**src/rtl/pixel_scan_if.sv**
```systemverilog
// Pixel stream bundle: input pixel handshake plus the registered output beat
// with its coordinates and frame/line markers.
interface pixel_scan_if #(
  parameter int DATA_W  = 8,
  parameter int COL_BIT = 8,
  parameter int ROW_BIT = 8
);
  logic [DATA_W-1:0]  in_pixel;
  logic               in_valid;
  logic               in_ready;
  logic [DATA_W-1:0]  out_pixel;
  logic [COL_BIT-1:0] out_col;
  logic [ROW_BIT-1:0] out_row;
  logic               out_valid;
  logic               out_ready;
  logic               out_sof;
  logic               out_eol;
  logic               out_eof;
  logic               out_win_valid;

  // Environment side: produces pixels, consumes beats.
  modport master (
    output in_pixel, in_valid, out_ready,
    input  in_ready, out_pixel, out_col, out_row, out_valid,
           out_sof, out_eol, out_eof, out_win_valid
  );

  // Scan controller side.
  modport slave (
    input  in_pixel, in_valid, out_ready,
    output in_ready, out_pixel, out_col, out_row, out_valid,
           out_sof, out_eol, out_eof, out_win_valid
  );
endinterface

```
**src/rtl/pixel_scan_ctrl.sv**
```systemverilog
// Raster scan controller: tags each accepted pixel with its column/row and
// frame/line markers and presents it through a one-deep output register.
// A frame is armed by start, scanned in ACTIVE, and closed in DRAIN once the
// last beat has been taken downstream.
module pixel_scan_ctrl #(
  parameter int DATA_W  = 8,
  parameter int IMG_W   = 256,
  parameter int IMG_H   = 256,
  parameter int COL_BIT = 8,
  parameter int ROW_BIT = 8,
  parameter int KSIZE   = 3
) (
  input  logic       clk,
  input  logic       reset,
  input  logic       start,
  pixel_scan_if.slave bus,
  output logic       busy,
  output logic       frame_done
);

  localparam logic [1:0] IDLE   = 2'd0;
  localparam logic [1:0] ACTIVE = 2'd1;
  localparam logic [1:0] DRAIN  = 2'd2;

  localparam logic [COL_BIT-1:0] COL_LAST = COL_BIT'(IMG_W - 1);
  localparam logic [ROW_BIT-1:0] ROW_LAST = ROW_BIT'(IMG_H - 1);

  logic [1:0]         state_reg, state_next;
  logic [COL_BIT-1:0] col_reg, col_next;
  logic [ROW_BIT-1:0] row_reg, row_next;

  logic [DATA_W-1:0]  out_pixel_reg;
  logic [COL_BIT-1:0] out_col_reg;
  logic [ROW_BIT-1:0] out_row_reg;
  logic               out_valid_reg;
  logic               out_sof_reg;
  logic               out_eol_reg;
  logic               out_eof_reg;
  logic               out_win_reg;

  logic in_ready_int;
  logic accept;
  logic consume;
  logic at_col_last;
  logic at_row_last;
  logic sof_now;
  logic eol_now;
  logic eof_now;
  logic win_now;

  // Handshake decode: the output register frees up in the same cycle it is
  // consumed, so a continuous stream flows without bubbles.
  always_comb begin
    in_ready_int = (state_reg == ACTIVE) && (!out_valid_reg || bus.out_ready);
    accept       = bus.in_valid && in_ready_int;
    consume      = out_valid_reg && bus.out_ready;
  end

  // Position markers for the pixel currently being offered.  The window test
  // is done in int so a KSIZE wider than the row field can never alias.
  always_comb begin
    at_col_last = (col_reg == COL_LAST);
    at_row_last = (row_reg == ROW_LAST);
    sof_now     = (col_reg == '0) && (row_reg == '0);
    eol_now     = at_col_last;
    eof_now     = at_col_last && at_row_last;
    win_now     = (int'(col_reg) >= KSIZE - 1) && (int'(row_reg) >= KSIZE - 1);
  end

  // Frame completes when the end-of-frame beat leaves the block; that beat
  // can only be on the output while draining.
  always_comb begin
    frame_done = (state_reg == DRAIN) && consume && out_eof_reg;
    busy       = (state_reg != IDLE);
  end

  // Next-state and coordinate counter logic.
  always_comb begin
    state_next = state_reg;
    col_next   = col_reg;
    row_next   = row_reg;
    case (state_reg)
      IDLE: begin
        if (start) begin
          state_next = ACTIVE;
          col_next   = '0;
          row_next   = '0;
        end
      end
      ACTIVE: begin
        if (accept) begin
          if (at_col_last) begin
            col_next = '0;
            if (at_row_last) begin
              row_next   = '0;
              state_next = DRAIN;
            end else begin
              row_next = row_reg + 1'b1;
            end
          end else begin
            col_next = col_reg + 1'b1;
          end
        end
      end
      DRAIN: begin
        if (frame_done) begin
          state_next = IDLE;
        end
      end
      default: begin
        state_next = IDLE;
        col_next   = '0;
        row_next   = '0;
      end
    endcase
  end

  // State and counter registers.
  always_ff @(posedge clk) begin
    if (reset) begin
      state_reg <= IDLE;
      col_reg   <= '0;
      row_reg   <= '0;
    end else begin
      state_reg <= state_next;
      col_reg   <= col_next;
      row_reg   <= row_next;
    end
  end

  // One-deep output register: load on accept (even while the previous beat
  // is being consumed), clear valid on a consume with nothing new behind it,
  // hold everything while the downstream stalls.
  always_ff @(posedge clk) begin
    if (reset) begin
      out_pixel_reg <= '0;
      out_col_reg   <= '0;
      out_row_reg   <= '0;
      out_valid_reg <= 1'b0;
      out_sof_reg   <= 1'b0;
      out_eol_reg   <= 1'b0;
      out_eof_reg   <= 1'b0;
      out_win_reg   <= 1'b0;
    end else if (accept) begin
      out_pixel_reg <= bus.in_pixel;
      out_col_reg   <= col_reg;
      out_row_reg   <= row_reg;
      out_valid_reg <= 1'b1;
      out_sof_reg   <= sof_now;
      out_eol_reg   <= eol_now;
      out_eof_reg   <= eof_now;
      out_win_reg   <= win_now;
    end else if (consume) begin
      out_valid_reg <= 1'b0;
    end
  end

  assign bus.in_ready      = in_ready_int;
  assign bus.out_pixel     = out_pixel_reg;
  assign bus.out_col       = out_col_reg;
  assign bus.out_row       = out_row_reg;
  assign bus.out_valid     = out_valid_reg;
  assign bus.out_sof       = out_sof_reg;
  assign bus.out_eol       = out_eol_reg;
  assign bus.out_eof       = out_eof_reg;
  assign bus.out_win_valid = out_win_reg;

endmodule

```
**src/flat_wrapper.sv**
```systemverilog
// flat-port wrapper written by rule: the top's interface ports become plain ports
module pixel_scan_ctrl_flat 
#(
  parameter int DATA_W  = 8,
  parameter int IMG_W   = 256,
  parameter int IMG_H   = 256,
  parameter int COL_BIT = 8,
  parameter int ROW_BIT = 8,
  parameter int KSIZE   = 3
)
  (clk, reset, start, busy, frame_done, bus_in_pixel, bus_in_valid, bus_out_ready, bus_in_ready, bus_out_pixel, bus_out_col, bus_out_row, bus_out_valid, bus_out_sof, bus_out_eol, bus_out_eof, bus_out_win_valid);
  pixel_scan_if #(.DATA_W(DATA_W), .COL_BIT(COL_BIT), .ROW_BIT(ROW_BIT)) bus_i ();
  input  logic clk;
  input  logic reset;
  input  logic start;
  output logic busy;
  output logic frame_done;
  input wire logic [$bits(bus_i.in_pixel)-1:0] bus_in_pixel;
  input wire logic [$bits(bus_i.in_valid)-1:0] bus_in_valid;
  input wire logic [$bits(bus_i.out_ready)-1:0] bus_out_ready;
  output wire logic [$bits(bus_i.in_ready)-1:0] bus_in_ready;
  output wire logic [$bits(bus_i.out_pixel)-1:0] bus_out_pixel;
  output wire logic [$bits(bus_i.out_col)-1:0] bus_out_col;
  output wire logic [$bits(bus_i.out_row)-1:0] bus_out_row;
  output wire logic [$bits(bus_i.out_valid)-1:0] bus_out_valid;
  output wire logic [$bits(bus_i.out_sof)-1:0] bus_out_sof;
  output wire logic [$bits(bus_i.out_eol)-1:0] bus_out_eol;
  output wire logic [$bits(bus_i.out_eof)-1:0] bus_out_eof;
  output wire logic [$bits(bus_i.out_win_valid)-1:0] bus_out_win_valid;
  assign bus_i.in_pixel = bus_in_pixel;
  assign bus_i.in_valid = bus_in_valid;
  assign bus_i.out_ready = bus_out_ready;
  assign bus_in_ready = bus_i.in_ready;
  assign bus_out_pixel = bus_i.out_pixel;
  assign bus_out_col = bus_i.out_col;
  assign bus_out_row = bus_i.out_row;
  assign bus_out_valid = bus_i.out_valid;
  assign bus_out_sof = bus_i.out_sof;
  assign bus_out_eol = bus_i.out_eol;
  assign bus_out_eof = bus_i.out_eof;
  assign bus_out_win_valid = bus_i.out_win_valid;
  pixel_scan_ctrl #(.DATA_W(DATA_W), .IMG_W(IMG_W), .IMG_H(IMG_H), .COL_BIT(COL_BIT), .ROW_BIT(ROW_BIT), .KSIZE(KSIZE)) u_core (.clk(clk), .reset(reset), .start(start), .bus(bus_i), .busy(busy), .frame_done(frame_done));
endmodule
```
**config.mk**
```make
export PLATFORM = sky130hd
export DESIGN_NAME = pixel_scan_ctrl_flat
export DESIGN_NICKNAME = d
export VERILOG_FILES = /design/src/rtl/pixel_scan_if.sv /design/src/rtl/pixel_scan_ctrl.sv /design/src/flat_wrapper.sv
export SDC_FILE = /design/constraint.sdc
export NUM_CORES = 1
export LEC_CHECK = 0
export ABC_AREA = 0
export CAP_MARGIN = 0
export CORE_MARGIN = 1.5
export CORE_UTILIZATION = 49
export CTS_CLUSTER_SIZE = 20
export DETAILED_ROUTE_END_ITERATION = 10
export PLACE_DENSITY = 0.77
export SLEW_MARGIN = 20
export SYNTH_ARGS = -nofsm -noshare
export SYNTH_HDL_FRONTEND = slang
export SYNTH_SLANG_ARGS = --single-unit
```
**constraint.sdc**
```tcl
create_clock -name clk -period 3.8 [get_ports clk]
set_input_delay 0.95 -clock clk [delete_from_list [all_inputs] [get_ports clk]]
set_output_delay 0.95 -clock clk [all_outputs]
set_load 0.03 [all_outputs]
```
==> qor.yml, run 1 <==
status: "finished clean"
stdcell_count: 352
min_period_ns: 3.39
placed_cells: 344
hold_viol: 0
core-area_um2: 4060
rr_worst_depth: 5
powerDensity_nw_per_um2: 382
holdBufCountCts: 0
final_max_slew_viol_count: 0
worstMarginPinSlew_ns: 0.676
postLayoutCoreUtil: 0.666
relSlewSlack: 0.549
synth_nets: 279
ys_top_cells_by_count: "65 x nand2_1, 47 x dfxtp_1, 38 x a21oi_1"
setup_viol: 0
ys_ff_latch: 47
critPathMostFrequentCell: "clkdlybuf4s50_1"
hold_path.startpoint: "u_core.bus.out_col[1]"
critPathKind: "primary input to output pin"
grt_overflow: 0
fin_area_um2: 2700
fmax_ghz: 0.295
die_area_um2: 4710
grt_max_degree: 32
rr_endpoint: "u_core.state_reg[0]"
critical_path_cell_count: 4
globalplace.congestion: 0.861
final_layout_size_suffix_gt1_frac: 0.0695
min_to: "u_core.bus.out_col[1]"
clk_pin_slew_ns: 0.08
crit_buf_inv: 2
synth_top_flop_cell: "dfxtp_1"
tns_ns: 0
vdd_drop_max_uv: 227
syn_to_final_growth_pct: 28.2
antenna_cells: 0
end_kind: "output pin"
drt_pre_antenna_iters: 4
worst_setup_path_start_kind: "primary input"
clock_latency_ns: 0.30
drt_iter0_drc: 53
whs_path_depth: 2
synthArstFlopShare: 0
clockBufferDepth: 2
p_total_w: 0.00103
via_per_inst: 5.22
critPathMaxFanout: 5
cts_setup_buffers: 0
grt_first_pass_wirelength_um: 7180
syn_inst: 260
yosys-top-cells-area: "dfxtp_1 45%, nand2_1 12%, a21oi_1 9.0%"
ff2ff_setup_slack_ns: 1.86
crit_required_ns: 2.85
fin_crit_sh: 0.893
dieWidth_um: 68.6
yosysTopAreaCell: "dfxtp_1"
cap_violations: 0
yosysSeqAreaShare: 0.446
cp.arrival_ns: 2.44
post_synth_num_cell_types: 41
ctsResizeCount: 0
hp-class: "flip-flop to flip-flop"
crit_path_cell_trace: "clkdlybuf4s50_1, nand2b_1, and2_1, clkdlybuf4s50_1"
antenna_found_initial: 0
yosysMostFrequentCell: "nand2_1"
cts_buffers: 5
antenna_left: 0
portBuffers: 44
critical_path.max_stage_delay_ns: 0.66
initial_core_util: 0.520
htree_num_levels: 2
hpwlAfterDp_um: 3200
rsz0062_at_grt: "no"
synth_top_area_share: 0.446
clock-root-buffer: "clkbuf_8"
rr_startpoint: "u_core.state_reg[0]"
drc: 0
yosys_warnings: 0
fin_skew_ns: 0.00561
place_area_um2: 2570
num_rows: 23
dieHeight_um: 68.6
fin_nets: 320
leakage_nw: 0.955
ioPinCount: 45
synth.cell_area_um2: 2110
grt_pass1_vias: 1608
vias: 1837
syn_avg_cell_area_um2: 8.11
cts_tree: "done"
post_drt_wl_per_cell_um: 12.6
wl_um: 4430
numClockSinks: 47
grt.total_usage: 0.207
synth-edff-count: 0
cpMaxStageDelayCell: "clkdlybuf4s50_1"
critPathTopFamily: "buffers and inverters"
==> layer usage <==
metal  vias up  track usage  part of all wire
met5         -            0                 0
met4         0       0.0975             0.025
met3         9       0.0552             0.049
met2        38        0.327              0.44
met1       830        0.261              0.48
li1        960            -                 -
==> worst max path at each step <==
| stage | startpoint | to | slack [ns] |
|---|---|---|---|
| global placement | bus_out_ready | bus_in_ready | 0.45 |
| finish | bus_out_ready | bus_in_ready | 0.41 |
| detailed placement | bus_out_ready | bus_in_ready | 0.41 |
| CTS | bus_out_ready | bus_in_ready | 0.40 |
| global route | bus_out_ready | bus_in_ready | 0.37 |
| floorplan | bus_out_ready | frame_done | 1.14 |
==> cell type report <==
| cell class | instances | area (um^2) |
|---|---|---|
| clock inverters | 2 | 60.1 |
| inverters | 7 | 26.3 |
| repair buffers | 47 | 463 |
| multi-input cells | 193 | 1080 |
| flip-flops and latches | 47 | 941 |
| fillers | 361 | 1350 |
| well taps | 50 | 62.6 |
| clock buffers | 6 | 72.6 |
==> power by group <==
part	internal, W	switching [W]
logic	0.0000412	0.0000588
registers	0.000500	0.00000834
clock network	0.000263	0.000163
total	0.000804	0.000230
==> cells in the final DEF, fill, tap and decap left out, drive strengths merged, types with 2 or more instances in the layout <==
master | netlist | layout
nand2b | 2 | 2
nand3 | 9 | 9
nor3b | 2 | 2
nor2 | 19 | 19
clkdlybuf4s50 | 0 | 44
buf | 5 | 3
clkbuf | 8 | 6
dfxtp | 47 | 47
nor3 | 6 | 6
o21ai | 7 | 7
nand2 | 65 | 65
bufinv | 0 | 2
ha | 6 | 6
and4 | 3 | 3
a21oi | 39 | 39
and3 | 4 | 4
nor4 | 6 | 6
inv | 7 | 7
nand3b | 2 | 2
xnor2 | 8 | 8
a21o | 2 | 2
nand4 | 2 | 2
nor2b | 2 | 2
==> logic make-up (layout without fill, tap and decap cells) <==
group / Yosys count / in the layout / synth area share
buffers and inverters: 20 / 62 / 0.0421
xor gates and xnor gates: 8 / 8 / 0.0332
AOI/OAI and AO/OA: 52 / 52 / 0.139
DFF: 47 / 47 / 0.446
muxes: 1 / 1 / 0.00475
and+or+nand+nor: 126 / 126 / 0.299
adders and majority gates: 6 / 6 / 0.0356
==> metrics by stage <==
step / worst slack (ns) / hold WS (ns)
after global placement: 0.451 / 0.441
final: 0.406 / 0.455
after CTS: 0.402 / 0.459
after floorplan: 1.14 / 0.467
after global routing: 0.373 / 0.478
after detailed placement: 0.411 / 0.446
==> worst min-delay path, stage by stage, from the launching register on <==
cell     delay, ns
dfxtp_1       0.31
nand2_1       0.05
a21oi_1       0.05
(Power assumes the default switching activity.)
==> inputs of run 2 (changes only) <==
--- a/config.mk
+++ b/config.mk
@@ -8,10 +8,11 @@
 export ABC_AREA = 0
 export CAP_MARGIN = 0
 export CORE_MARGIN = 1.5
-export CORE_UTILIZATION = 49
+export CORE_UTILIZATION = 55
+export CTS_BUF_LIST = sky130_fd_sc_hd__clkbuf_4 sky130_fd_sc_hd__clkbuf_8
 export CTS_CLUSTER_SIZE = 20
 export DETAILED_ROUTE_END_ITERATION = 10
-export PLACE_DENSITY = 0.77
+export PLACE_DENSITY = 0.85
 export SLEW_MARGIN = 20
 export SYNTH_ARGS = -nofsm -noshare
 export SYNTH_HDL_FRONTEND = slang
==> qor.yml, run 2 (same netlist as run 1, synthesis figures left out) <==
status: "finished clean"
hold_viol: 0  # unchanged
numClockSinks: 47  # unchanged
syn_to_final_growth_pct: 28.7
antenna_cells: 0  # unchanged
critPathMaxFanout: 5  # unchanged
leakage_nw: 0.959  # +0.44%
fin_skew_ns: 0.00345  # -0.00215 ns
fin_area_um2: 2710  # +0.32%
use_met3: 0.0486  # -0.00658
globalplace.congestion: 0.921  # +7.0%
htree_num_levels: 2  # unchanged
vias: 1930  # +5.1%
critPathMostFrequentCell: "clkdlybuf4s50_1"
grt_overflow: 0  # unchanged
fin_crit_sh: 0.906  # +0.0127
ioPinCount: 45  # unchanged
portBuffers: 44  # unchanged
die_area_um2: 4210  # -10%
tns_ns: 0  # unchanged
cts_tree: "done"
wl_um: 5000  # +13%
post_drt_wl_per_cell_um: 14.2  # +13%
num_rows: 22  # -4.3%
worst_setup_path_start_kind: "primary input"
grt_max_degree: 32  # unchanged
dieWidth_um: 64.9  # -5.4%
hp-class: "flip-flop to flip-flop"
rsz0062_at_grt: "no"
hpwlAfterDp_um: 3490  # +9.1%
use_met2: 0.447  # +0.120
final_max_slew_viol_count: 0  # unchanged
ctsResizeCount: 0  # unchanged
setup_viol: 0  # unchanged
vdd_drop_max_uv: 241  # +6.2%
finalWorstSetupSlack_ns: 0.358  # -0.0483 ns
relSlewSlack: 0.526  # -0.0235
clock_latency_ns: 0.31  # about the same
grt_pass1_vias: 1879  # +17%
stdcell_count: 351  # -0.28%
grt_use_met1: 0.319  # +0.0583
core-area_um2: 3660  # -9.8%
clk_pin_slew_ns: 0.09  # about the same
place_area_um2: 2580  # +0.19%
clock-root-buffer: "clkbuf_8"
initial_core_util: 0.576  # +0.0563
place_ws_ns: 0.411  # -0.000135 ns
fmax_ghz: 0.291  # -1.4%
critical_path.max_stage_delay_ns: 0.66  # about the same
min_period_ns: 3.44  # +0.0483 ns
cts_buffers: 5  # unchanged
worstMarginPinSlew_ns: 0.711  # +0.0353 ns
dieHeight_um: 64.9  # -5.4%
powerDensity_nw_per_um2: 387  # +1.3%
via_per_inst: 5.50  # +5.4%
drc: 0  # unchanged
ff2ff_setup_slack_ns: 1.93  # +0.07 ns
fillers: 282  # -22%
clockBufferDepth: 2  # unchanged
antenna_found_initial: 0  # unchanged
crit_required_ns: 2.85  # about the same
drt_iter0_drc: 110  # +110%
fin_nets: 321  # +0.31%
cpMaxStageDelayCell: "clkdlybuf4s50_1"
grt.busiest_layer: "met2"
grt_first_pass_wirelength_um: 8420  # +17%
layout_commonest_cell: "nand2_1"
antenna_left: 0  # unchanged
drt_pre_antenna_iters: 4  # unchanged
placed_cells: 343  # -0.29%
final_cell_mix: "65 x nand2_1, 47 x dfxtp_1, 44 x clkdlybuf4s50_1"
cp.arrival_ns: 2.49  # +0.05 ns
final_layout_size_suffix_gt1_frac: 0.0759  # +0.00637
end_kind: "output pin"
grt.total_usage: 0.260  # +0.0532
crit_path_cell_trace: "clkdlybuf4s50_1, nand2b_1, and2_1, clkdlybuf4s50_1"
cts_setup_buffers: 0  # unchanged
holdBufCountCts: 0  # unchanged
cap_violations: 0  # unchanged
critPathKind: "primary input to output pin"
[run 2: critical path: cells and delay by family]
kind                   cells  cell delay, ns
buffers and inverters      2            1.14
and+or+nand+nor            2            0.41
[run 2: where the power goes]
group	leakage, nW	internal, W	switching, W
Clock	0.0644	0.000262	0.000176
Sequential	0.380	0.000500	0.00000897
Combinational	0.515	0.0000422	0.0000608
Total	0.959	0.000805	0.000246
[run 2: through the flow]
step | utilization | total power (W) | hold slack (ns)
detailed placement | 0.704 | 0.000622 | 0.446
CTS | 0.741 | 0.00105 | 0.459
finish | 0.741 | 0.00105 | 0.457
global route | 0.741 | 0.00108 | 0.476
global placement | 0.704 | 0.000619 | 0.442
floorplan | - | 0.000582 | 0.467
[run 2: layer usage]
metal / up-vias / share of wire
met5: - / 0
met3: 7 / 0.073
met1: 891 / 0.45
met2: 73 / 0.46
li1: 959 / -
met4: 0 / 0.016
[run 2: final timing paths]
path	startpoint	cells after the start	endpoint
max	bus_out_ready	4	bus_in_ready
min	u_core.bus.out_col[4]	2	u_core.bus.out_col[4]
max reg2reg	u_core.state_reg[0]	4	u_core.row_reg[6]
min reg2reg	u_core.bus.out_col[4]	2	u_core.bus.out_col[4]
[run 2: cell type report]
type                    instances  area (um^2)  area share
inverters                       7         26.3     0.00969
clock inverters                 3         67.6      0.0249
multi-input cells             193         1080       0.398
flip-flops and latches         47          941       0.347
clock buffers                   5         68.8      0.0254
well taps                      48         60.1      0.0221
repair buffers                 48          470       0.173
=======
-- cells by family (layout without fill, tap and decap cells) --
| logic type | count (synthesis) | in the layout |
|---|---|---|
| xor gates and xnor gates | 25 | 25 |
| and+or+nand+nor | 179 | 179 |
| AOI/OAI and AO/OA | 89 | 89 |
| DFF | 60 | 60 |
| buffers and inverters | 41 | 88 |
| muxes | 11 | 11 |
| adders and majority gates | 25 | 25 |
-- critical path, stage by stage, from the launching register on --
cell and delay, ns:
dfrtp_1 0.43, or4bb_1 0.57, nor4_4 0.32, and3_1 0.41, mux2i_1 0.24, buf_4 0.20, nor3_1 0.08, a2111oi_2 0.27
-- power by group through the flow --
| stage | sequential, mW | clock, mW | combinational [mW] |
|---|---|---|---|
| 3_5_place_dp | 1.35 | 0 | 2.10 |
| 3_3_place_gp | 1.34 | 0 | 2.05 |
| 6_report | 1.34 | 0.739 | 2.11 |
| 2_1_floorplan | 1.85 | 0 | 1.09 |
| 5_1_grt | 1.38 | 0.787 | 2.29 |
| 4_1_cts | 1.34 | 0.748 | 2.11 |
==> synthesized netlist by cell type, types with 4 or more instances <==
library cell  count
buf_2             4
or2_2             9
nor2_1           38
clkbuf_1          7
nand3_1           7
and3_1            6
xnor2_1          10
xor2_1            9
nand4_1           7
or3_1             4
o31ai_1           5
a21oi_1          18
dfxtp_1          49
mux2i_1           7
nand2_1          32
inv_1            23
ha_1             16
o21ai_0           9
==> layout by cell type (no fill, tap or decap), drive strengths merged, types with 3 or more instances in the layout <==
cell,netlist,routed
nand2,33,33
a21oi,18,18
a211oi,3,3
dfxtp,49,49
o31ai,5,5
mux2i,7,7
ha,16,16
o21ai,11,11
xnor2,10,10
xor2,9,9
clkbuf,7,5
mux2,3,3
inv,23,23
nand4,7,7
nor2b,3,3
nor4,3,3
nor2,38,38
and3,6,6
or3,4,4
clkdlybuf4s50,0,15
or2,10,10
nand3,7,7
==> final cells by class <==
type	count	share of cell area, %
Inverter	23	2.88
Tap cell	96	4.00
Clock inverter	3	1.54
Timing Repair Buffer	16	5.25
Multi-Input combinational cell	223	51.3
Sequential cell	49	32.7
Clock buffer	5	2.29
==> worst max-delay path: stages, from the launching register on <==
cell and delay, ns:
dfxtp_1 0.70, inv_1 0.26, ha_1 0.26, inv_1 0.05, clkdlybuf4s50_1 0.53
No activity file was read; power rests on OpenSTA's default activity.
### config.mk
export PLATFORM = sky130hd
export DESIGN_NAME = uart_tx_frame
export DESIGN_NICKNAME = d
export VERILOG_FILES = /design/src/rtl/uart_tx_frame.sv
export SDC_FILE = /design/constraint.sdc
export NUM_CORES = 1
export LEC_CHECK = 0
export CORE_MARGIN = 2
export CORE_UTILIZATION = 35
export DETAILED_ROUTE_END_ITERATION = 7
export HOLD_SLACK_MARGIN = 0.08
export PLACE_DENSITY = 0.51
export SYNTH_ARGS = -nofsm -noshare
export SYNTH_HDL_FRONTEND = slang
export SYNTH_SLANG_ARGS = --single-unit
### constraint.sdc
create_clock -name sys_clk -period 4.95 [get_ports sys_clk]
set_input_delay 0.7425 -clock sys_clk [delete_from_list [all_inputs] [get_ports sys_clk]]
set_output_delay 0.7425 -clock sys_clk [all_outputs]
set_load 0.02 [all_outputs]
=======
Using the entries above, output exactly the lines between the line holding "xnor2,10,10" and the line holding "dfxtp_1 0.70, inv_1", end lines included, and nothing more.

xnor2,10,10
xor2,9,9
clkbuf,7,5
mux2,3,3
inv,23,23
nand4,7,7
nor2b,3,3
nor4,3,3
nor2,38,38
and3,6,6
or3,4,4
clkdlybuf4s50,0,15
or2,10,10
nand3,7,7
==> final cells by class <==
type	count	share of cell area, %
Inverter	23	2.88
Tap cell	96	4.00
Clock inverter	3	1.54
Timing Repair Buffer	16	5.25
Multi-Input combinational cell	223	51.3
Sequential cell	49	32.7
Clock buffer	5	2.29
==> worst max-delay path: stages, from the launching register on <==
cell and delay, ns:
dfxtp_1 0.70, inv_1 0.26, ha_1 0.26, inv_1 0.05, clkdlybuf4s50_1 0.53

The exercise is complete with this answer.